* [TASK BRIEF]: From the records that follow, copy every line that contains the word "pulse".

::: RECORDS SHOWN

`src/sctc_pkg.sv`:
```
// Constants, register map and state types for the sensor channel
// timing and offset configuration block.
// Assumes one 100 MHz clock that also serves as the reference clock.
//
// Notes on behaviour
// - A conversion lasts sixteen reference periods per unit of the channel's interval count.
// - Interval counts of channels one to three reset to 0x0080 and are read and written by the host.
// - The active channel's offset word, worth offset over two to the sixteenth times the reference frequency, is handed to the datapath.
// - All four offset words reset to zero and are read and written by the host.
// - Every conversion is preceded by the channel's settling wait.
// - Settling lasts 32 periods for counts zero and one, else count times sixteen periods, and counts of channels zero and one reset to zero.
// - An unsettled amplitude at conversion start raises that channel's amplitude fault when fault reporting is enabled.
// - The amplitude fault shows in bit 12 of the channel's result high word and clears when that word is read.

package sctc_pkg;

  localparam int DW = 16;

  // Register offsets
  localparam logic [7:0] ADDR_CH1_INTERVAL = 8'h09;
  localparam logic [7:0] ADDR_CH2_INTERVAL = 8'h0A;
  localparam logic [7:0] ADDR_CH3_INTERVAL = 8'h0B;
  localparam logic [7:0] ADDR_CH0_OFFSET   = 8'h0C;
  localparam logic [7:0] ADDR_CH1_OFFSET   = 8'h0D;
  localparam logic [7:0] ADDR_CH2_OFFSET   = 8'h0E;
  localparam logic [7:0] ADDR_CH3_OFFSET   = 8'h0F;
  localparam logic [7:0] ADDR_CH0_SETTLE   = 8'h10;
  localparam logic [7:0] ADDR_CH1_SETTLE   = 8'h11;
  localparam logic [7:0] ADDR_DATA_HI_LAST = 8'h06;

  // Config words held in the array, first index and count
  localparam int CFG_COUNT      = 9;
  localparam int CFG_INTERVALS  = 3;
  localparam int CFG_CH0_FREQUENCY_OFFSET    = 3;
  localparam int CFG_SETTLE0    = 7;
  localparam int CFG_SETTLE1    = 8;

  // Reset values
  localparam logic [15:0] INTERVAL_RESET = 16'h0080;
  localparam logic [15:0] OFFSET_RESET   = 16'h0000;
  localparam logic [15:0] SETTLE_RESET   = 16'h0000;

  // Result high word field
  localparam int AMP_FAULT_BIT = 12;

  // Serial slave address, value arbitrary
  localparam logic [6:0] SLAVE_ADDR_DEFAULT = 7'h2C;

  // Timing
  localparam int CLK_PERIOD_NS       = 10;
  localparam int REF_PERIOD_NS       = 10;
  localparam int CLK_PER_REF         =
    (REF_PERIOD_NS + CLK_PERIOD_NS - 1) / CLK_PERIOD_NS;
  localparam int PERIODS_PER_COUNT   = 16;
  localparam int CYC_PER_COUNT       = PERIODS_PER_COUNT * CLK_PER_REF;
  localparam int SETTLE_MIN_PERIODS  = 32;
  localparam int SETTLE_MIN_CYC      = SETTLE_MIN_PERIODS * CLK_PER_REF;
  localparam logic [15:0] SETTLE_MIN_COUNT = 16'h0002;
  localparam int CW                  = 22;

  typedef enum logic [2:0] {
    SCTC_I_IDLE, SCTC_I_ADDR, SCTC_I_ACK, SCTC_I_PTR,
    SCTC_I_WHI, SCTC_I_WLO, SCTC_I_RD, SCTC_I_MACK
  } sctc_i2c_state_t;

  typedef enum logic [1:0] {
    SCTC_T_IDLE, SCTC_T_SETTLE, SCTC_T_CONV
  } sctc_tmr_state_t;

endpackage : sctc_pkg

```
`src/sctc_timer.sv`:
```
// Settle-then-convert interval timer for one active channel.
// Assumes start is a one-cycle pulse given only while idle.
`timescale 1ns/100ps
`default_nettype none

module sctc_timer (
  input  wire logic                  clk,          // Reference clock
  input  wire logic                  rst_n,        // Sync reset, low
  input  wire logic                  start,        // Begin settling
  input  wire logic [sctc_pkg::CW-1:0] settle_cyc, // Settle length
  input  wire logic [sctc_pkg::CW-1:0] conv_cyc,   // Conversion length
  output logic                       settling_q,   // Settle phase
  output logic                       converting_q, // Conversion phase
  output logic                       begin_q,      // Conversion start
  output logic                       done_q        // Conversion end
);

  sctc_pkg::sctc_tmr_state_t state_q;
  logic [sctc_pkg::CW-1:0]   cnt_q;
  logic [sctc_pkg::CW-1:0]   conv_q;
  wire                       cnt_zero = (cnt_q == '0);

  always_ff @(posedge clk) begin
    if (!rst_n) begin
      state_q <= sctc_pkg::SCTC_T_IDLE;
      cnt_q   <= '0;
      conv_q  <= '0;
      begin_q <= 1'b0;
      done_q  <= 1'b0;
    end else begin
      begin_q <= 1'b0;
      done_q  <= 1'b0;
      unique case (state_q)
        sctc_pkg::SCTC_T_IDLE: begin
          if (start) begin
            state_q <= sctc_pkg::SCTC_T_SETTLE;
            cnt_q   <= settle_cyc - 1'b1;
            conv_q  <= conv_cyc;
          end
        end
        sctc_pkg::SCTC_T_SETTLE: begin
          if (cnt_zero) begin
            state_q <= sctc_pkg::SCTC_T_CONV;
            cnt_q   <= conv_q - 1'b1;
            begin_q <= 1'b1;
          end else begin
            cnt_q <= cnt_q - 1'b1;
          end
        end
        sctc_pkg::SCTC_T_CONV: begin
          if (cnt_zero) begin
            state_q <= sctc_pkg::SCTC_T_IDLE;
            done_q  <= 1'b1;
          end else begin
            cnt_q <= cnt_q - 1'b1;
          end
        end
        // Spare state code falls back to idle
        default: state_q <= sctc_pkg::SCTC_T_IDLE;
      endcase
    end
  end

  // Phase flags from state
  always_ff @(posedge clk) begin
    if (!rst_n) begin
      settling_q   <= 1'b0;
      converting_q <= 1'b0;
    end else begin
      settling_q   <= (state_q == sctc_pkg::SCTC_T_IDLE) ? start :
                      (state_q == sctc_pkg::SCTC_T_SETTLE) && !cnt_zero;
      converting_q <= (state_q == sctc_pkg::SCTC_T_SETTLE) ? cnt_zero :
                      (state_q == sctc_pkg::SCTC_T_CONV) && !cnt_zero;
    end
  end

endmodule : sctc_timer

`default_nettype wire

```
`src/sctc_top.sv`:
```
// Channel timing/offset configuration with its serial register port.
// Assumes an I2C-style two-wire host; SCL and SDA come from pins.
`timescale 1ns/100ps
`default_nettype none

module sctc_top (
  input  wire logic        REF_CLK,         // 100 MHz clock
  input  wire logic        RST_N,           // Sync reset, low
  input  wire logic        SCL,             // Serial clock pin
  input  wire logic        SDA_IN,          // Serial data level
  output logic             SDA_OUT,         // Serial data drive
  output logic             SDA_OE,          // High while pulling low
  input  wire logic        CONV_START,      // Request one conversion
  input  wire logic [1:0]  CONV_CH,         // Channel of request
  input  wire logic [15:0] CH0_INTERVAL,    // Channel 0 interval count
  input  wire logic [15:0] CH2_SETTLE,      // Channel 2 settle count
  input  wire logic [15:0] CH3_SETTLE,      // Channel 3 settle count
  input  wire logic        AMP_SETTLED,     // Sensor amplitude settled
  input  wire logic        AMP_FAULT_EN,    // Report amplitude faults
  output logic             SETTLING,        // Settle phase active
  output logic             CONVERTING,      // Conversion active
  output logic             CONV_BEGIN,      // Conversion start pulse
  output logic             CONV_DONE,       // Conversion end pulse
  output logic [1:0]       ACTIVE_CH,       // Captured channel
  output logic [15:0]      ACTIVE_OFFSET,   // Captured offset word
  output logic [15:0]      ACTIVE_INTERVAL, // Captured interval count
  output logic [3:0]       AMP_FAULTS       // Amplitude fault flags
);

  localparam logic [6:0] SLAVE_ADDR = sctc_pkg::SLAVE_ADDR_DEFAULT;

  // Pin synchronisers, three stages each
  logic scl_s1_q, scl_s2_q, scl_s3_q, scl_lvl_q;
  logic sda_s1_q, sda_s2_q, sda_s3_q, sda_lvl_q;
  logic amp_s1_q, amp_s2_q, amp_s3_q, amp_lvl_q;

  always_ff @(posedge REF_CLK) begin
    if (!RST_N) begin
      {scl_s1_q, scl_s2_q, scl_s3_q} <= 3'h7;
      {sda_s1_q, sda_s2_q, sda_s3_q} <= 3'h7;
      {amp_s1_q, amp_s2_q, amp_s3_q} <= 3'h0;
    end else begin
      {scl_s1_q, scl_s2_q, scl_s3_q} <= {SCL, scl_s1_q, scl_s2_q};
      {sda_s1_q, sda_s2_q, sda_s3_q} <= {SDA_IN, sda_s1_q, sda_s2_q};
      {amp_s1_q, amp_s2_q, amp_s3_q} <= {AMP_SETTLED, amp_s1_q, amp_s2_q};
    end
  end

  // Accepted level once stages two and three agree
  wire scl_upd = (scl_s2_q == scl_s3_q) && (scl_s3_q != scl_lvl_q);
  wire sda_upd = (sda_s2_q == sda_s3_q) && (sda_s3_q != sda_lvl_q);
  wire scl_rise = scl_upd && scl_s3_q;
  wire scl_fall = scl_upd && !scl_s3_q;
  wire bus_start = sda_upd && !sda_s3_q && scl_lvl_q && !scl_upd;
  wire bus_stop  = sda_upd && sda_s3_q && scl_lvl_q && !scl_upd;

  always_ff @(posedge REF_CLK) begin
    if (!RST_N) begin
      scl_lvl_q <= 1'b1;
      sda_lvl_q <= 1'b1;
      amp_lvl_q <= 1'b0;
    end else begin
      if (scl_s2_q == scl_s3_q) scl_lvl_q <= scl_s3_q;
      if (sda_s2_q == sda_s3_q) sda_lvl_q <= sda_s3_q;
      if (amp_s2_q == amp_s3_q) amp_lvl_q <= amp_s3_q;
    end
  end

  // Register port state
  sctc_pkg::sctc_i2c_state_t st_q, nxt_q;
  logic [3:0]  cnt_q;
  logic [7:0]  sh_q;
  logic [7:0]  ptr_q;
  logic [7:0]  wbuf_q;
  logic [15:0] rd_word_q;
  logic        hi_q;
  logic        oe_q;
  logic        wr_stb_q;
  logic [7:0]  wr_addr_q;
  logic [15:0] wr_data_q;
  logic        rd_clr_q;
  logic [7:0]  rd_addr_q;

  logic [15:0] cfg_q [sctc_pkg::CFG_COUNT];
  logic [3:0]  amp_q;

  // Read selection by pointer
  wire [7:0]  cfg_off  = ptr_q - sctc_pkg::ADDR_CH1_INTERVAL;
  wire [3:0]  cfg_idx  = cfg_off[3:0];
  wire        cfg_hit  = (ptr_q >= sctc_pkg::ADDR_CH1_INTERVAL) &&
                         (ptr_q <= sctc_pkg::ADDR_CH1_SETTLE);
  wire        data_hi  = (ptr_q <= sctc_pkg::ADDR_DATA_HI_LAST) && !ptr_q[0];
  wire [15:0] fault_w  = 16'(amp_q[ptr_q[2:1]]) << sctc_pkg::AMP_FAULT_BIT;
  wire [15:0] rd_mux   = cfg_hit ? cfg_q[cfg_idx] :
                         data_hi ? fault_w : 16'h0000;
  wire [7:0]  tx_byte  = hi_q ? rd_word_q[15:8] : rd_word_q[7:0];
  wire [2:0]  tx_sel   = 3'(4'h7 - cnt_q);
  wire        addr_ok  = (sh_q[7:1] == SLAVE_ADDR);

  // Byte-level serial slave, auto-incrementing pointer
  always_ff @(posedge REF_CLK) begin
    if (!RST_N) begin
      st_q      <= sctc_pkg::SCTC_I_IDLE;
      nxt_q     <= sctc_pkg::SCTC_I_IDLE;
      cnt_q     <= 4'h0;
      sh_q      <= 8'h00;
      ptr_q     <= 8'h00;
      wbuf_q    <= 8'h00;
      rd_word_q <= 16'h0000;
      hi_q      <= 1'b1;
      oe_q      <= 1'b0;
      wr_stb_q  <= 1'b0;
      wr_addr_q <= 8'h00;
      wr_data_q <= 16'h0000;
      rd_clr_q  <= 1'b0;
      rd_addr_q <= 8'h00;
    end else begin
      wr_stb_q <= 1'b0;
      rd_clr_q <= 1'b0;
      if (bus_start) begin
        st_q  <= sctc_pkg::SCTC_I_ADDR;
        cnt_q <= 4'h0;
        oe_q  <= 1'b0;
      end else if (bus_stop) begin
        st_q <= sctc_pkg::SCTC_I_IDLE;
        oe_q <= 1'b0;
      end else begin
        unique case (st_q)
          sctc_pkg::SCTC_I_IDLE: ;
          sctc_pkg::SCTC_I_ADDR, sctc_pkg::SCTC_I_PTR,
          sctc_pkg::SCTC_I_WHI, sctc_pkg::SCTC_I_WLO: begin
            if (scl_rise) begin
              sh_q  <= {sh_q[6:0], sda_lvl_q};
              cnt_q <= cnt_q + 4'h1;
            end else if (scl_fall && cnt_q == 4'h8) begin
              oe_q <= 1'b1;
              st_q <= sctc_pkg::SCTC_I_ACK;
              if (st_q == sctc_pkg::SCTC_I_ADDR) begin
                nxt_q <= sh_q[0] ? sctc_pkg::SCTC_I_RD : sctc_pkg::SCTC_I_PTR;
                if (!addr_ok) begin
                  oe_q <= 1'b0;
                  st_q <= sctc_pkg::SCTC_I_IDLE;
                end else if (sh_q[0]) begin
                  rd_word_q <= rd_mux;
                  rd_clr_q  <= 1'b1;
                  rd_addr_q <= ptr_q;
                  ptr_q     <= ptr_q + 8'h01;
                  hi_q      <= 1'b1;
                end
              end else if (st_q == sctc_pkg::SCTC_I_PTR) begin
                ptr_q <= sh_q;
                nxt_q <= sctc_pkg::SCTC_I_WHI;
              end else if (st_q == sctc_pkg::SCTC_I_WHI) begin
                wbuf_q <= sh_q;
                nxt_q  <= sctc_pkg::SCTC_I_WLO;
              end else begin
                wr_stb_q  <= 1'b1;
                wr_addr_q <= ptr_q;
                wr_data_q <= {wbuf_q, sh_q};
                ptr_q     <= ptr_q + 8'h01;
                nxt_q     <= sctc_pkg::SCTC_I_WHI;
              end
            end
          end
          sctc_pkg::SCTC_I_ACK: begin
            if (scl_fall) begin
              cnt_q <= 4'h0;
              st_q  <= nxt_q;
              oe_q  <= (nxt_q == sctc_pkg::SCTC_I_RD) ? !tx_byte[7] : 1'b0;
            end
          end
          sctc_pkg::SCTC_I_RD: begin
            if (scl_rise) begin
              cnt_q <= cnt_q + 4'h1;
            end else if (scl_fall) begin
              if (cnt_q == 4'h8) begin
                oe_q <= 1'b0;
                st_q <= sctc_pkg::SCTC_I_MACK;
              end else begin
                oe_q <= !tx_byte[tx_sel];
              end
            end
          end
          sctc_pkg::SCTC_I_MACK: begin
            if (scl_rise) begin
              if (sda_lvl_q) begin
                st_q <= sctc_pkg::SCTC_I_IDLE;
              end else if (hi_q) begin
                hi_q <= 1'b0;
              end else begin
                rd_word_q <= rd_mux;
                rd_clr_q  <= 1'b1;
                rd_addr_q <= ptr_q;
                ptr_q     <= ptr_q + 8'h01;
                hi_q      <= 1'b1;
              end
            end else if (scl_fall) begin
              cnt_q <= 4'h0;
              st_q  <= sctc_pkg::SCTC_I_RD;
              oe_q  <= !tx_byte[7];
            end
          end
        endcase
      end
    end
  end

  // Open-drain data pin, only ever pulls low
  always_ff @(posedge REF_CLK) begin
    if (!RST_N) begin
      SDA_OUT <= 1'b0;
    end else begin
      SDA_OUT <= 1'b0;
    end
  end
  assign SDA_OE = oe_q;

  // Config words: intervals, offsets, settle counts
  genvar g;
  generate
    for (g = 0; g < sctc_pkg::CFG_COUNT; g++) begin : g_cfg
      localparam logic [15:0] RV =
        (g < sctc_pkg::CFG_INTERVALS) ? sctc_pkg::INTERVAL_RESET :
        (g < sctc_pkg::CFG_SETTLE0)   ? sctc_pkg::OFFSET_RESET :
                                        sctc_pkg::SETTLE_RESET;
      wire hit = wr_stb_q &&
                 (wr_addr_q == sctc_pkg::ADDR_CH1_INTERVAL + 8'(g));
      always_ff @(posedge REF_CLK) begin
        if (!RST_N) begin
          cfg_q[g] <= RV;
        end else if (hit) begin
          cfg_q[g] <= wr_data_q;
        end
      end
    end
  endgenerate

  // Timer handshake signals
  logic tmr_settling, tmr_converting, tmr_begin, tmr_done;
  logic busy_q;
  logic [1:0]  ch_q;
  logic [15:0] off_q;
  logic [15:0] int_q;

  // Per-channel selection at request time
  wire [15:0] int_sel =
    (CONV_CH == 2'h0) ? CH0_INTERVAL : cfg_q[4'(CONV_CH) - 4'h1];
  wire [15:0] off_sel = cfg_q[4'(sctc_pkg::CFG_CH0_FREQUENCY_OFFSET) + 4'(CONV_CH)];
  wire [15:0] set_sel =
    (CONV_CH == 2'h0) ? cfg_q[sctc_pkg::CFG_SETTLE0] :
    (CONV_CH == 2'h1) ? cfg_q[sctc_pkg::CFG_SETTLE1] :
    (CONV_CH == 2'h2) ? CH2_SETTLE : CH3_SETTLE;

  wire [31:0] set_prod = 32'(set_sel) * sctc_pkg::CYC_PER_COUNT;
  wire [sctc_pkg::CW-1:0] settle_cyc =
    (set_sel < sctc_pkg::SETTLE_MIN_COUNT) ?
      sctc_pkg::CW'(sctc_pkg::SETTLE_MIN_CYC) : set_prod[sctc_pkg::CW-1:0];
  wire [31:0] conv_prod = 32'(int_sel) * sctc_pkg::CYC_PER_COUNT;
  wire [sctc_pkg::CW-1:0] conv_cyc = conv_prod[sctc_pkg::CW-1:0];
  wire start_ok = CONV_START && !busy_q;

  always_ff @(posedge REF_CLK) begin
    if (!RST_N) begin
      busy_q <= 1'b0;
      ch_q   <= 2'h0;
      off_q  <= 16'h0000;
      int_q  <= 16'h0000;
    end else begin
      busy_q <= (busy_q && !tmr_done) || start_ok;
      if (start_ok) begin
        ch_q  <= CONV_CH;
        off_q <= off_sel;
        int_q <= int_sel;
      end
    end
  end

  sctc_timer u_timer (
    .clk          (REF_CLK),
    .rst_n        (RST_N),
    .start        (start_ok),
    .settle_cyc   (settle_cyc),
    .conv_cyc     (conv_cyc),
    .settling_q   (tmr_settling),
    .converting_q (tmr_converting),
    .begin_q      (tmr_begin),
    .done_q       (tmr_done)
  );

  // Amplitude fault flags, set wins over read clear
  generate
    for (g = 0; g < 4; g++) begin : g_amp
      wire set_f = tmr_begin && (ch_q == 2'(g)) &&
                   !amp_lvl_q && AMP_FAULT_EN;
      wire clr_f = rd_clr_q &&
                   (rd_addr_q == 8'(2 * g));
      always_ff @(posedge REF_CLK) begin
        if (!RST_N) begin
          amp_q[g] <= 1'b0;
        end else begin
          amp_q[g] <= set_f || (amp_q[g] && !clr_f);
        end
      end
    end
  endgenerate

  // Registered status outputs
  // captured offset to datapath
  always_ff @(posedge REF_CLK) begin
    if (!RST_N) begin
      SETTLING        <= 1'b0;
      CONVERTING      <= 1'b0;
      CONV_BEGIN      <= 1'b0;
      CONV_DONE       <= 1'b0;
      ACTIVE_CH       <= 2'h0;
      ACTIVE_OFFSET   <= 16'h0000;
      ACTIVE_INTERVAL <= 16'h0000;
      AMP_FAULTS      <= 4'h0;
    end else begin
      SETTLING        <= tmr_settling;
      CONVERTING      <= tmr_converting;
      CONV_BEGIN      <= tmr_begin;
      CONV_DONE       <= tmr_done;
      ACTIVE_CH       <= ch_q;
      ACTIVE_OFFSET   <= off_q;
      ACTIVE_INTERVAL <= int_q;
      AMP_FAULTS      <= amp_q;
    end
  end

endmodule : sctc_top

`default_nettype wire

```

::::::
::: RECORDS SHOWN

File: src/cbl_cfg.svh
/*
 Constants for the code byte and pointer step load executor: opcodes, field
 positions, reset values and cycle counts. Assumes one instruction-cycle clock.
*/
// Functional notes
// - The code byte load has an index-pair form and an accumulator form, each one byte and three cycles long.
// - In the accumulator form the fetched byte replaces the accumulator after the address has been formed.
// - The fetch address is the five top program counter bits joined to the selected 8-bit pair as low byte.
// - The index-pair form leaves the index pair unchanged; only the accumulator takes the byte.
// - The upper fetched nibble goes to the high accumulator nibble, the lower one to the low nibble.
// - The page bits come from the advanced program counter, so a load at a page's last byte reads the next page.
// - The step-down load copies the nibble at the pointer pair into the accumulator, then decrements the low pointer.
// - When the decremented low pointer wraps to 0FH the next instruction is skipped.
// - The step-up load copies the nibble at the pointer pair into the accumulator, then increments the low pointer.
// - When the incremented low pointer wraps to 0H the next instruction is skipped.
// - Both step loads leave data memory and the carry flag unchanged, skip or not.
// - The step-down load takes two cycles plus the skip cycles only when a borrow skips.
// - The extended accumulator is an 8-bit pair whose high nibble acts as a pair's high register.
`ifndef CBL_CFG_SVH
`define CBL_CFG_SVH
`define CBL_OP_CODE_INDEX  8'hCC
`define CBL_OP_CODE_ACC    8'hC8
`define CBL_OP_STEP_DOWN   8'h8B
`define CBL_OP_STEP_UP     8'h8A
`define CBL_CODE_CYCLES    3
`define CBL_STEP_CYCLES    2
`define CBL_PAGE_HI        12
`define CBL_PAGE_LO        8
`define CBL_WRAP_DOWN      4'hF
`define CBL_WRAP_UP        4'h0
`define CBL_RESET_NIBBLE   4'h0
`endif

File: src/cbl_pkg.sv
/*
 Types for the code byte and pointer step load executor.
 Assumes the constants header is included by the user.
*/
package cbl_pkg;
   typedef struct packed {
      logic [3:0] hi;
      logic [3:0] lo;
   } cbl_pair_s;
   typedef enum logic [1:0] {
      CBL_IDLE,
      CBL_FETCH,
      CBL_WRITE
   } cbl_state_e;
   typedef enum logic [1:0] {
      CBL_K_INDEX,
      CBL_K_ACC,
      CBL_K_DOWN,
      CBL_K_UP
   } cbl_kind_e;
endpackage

::::::

* [OUTPUT FOR THIS TASK]:
// Assumes start is a one-cycle pulse given only while idle.
  output logic             CONV_BEGIN,      // Conversion start pulse
  output logic             CONV_DONE,       // Conversion end pulse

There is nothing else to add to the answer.